▶ **Work request**
Copy each line in the data below that contains the word "changes".

▶ **Records to process**
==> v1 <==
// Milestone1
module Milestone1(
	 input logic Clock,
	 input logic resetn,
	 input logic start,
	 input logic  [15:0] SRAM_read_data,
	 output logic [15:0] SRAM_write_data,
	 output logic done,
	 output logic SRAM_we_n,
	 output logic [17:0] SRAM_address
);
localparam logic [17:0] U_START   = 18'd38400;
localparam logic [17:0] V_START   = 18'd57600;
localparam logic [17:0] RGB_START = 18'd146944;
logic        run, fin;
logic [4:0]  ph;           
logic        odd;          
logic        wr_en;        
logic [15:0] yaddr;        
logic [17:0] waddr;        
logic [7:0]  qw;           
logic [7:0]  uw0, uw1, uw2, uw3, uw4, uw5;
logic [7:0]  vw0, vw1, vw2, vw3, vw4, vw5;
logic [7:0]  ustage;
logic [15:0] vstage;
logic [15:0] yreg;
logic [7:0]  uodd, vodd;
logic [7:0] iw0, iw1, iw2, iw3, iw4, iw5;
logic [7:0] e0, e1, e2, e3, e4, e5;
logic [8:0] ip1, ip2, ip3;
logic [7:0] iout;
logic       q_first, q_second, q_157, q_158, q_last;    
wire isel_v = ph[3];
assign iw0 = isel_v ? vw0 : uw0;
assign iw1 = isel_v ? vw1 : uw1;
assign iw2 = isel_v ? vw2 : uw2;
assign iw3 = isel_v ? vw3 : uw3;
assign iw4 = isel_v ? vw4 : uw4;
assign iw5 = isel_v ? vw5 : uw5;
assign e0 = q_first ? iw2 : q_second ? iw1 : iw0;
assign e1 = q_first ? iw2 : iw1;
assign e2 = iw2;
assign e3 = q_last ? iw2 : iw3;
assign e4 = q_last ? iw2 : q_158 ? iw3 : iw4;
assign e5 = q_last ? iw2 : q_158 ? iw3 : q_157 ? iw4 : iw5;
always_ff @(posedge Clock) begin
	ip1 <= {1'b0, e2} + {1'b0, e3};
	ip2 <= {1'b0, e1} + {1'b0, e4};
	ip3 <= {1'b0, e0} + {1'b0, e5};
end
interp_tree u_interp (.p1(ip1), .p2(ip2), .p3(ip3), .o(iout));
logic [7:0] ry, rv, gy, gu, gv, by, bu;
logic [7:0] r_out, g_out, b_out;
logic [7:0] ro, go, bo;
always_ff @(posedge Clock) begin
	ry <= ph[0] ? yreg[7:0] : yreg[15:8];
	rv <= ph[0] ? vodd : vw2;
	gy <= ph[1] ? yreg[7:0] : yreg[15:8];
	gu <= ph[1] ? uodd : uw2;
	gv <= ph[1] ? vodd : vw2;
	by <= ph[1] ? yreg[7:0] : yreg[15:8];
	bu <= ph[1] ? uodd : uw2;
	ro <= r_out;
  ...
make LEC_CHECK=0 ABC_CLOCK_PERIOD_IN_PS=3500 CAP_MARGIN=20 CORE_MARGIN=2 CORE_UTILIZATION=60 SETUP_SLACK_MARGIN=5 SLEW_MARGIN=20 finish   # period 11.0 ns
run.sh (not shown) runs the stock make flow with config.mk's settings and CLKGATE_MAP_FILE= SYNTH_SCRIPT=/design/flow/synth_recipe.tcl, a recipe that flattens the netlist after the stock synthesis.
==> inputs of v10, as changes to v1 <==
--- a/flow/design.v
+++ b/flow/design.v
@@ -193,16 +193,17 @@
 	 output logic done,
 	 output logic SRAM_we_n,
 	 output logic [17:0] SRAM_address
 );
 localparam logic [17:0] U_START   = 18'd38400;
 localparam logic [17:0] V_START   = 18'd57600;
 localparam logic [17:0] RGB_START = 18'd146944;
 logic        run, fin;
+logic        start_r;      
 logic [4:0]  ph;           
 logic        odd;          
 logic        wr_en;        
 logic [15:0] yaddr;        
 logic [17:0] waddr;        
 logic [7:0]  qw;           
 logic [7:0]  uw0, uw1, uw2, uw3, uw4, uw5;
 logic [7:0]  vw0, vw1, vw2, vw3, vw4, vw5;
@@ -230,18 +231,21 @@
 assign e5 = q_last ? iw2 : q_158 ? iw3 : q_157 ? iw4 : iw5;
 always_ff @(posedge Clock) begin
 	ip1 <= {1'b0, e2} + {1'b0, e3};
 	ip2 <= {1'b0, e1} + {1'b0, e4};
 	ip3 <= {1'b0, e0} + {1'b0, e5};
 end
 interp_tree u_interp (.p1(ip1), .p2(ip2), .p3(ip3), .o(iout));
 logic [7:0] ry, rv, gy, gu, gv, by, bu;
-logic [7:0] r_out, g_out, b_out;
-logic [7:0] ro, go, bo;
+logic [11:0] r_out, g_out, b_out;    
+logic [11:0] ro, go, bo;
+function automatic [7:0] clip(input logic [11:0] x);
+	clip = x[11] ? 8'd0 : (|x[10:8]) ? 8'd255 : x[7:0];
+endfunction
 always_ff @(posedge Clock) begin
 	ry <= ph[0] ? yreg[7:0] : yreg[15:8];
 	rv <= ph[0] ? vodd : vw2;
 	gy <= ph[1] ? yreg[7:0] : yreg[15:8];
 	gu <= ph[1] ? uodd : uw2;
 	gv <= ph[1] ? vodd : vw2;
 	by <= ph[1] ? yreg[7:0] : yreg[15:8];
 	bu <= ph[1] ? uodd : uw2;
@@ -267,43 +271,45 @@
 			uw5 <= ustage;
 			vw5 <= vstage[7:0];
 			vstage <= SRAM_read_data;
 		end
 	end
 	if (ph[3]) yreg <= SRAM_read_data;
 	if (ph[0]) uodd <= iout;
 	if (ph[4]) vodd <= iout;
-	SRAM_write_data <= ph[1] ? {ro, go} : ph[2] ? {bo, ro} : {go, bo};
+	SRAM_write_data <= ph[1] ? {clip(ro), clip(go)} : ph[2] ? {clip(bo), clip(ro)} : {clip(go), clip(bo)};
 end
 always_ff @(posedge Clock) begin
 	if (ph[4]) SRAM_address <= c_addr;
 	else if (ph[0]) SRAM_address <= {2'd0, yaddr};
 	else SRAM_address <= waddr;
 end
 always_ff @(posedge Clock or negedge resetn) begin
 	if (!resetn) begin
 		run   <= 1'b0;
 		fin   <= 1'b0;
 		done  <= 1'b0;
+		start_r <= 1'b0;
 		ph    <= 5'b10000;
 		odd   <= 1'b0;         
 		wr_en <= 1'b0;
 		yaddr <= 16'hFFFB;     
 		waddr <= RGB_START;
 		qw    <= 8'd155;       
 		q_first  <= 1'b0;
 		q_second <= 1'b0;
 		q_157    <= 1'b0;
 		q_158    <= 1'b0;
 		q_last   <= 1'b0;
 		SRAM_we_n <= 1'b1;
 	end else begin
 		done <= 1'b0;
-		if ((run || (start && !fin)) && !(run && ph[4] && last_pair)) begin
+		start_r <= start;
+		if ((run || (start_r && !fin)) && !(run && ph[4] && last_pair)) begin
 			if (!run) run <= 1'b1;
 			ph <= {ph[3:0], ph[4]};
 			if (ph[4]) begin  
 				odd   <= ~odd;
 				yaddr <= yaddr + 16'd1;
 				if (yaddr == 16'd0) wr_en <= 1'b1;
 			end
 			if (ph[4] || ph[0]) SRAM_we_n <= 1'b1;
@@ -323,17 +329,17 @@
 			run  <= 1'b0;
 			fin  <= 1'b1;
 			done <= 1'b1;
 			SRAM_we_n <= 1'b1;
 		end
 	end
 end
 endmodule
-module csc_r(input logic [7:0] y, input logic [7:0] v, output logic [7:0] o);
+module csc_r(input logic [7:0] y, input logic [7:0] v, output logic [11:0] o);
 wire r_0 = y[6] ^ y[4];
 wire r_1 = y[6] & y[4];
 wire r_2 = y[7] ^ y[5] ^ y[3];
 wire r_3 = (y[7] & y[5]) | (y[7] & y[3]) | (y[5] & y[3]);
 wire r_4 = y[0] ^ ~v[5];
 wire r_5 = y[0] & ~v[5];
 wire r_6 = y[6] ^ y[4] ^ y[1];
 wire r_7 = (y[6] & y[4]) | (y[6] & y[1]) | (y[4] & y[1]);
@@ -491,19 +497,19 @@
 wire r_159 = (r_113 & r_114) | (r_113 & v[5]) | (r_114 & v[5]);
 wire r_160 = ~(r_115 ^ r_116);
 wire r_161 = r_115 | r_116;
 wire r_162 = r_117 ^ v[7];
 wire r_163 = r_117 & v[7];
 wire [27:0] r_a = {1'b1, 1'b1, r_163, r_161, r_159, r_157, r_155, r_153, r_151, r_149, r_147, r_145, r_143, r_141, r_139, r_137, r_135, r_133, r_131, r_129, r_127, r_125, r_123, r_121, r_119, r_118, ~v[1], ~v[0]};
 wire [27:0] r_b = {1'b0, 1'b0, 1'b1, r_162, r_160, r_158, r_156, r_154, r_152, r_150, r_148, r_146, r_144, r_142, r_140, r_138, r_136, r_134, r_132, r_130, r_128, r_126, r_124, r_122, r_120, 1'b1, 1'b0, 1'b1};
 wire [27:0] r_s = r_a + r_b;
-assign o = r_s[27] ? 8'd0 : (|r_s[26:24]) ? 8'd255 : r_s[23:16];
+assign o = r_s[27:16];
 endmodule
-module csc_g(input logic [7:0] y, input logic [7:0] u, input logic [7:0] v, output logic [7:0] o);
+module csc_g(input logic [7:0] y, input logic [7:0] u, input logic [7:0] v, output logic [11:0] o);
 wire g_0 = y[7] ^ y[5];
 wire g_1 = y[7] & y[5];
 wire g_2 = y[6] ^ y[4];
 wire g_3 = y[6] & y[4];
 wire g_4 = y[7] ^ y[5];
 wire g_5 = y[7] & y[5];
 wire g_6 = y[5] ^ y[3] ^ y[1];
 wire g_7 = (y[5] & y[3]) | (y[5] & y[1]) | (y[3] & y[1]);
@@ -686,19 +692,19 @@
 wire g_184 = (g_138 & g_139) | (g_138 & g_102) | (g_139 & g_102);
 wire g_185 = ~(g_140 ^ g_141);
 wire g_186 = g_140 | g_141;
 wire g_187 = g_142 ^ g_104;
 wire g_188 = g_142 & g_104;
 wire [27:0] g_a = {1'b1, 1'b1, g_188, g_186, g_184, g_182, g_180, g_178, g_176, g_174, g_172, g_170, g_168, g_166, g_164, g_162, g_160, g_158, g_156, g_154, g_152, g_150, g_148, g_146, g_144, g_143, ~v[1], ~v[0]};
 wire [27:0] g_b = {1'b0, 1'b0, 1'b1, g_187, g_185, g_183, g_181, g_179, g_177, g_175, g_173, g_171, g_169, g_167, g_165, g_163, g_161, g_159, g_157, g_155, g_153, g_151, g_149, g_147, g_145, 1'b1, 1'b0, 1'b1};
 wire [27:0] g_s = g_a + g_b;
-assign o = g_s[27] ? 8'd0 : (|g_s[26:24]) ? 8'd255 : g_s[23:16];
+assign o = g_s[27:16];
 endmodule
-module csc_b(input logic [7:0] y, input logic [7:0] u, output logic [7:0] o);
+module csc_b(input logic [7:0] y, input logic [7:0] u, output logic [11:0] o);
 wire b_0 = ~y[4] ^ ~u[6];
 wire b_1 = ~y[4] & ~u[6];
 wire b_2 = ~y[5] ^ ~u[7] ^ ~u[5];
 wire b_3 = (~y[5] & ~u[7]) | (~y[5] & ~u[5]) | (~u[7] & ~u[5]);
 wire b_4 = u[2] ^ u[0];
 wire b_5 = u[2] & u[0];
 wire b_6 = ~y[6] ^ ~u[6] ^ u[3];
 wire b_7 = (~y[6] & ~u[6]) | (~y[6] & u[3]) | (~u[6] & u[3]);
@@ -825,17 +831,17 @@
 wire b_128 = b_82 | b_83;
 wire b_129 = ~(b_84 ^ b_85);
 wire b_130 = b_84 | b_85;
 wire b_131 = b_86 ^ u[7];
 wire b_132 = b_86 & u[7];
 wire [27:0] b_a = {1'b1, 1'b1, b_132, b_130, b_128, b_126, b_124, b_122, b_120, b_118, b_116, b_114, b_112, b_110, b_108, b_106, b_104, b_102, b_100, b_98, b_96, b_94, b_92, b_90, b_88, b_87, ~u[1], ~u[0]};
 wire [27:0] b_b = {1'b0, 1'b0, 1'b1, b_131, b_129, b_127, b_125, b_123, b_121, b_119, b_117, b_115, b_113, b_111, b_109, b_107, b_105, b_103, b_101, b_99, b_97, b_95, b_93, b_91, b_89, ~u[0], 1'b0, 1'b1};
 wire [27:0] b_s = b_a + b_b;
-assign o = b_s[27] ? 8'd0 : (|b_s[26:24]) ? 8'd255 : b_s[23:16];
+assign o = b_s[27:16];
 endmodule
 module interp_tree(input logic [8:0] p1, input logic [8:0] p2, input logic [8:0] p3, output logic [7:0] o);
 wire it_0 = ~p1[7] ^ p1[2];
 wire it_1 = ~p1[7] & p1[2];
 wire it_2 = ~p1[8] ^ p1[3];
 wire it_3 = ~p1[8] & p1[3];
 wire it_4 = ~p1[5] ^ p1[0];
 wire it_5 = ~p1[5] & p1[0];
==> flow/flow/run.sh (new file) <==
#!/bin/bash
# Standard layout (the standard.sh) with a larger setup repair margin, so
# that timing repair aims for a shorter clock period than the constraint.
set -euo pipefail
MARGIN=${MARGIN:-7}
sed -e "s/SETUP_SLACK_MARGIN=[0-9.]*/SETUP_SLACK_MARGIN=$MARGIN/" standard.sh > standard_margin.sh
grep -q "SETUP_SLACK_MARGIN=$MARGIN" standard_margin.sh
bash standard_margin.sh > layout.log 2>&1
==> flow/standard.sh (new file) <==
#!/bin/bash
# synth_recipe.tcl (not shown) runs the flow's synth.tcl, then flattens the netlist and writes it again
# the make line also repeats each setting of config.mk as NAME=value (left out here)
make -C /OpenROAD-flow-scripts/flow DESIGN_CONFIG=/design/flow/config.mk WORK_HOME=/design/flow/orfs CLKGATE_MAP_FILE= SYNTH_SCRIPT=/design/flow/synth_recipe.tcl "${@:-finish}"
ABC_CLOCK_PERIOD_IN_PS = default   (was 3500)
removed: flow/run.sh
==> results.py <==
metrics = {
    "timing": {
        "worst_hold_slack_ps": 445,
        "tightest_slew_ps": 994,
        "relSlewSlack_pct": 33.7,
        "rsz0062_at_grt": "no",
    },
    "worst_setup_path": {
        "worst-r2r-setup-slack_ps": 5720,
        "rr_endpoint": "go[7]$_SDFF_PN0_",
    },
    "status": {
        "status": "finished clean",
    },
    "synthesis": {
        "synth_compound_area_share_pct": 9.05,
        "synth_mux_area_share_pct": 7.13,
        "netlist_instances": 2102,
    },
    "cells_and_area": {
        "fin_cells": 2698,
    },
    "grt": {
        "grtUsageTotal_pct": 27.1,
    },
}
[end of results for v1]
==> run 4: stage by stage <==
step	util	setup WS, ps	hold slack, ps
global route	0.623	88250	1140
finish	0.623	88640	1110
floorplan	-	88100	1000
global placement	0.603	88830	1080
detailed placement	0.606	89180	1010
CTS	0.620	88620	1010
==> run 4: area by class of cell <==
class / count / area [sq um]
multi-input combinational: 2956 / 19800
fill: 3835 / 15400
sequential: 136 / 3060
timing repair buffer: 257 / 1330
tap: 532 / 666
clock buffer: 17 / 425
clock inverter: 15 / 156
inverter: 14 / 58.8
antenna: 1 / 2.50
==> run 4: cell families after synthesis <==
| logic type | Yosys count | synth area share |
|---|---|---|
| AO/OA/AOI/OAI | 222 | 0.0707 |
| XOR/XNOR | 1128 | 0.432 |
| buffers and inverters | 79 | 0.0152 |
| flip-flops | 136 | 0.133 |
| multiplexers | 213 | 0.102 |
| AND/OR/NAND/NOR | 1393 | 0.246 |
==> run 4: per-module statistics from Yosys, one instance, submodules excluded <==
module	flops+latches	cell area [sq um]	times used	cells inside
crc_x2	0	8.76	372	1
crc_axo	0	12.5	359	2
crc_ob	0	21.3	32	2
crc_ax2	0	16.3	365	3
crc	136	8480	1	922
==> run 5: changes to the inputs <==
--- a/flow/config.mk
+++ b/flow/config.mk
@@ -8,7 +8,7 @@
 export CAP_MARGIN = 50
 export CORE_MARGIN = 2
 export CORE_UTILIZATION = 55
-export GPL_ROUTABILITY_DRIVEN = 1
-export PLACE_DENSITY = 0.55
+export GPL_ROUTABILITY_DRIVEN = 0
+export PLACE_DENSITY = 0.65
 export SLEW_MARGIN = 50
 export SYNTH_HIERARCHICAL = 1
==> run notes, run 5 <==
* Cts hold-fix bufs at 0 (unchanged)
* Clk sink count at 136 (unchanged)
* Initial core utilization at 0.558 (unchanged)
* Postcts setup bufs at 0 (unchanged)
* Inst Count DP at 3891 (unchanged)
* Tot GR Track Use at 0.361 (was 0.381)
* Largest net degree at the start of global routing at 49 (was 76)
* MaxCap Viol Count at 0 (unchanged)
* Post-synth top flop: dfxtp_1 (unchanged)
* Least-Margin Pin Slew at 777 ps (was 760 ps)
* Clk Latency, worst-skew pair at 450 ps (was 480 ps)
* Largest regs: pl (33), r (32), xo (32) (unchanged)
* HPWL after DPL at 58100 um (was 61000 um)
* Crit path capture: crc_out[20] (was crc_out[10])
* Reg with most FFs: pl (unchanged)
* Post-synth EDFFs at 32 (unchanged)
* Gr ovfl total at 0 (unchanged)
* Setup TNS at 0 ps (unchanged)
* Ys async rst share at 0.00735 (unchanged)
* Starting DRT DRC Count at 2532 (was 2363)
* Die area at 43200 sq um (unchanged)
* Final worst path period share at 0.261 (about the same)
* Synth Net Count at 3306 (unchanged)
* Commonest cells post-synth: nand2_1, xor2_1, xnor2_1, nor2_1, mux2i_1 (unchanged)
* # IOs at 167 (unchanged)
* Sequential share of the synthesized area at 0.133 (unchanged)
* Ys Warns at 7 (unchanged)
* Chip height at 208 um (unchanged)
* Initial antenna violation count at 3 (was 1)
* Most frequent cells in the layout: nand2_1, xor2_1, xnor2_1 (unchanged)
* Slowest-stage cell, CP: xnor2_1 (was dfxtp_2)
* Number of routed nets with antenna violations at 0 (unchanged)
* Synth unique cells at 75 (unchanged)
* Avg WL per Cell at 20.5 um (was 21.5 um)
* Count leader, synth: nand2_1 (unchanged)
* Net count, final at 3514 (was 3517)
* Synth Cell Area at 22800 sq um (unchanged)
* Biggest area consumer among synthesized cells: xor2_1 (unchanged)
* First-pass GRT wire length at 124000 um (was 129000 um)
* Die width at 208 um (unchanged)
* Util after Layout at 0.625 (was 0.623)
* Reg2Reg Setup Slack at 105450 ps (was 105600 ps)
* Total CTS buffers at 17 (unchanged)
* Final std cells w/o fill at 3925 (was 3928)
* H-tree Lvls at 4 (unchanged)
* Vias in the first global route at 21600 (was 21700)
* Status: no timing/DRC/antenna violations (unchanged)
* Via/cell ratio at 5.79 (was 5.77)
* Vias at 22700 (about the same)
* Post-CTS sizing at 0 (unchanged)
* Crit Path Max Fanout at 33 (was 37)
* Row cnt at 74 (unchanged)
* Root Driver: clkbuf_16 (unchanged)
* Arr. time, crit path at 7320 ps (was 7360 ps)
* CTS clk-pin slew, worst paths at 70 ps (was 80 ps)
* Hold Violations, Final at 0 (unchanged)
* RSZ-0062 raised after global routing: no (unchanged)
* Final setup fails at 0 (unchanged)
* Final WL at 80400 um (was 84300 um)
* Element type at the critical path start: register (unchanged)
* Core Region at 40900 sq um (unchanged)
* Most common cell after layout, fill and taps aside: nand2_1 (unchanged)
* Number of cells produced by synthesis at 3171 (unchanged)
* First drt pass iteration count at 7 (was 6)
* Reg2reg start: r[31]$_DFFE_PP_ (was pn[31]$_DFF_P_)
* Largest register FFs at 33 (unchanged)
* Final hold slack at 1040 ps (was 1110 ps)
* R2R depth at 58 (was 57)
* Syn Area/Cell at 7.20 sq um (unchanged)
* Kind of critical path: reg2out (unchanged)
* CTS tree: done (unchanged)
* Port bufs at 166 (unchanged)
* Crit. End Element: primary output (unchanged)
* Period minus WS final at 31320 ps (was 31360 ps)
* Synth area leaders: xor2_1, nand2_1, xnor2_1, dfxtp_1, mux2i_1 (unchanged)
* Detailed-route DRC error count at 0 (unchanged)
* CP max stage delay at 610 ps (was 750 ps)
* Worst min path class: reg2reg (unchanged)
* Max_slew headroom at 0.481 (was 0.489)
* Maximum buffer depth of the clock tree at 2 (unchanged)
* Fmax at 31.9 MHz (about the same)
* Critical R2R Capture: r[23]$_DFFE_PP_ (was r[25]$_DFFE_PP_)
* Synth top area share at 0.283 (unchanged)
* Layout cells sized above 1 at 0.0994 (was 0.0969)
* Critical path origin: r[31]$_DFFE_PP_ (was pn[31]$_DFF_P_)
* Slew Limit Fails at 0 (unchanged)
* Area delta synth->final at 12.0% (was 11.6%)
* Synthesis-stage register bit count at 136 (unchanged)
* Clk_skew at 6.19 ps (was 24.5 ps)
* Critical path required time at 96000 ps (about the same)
Background: an optimization exercise with open tools, aiming at small area, a short achievable clock period and few clock cycles. Do not read the settings as production practice.
The RTL was checked by simulation tests, not by an equivalence proof against the original design.

## north
==> flow/design.v (excerpt) <==
module multiplier ( input  wire clk, start, is_signed,
                    input  wire [31:0] a, b,
                    output wire [63:0] s,
                    output reg  done
                   );
clock: 6.0 ns
lec_check: 0
cap_margin: 20
core_margin: 2
core_utilization: 50
setup_slack_margin: 3.3
slew_margin: 20
synth_hierarchical: 1
standard.sh (not shown) runs the stock make flow with config.mk's settings and CLKGATE_MAP_FILE= SYNTH_SCRIPT=/design/flow/synth_recipe.tcl, a recipe that flattens the netlist after the stock synthesis.
==> flow/flow/run.sh <==
#!/bin/bash
# The standard layout, with faster port buffers (buf_2 instead of the
# default delay-cell buffer) so register-to-port paths are not limited by them.
set -euo pipefail
bash standard.sh "BUFFER_PORTS_ARGS=-buffer_cell sky130_fd_sc_hd__buf_2" finish > standard_flow.log 2>&1
north closes out successfully: all stages finished, all timing, DRC and antenna checks passed.
Testbench counts of north, summed over its fixed seeds: cycles 9,600.
## Diff of input files: south against north
-- flow/config.mk --
<<< north, line 10
export CORE_UTILIZATION = 50
export SETUP_SLACK_MARGIN = 3.3
>>> south, line 10
export CORE_UTILIZATION = 40
export SETUP_SLACK_MARGIN = 3.8
Notes after the runs:
- Compared with north, in south global-route met3 utilization fell by 0.93 points; via count of the first global-routing pass rose by 1493; clock period minus worst slack fell by 50 ps.
- The proportion of layout cells with a drive suffix above 1 of south exceeds that of north by 16 points.
- The first element of the critical path comes out e2[0] in one run and e1[2] in the other, namely in north and south respectively.
- On cell area reported after detailed placement: between south and north, it ends up lower for north.
- Of south and north, the lower number of detailed-route iterations in the first pass belongs to north.
- Compare south and north | weighted congestion reported at the end of routability-driven placement lower: north
- Compared with north, in south total DRC errors in the routed layout shows no meaningful change; worst setup slack shows an increase of 50 ps.
- On number of DRC violations after detailed-routing iteration 0, south does worse than north.

========
Starting RTL as in the previous note.
==> flow/config.mk <==
export PLATFORM = sky130hd
export DESIGN_NAME = multiplier
export DESIGN_NICKNAME = multiplier
export VERILOG_FILES = /design/flow/design.v
export SDC_FILE = /design/flow/constraint.sdc
export NUM_CORES = 4
export LEC_CHECK = 0
export CAP_MARGIN = 20
export CORE_MARGIN = 2
export CORE_UTILIZATION = 40
export SETUP_SLACK_MARGIN = 3.6
export SLEW_MARGIN = 20
export SYNTH_HIERARCHICAL = 1
==> flow/constraint.sdc <==
create_clock -name core_clock -period 6.0 [get_ports {clk}]
set_input_delay 1.2000 -clock core_clock [delete_from_list [all_inputs] [get_ports {clk}]]
set_output_delay 1.2000 -clock core_clock [all_outputs]
set_load 0.01 [all_outputs]
Scripts as last shown in full above: flow/flow/run.sh
Testbench counts at the start, summed over its fixed seeds: cycles 9,600.
Change:
- CORE_UTILIZATION: 40 -> 60
- SETUP_SLACK_MARGIN: 3.6 -> 3.4
After rerunning: Setup slack degrades by 120 ps; core utilization is higher by 20 points; flip-flop and latch count is unchanged; cell area is lower by 7.9%; routed wire length is lower by about 12%; sequential share of layout area is higher by 1.7 points; cell count is lower by 10%.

▶ **Expected answer**
==> inputs of v10, as changes to v1 <==
==> run 5: changes to the inputs <==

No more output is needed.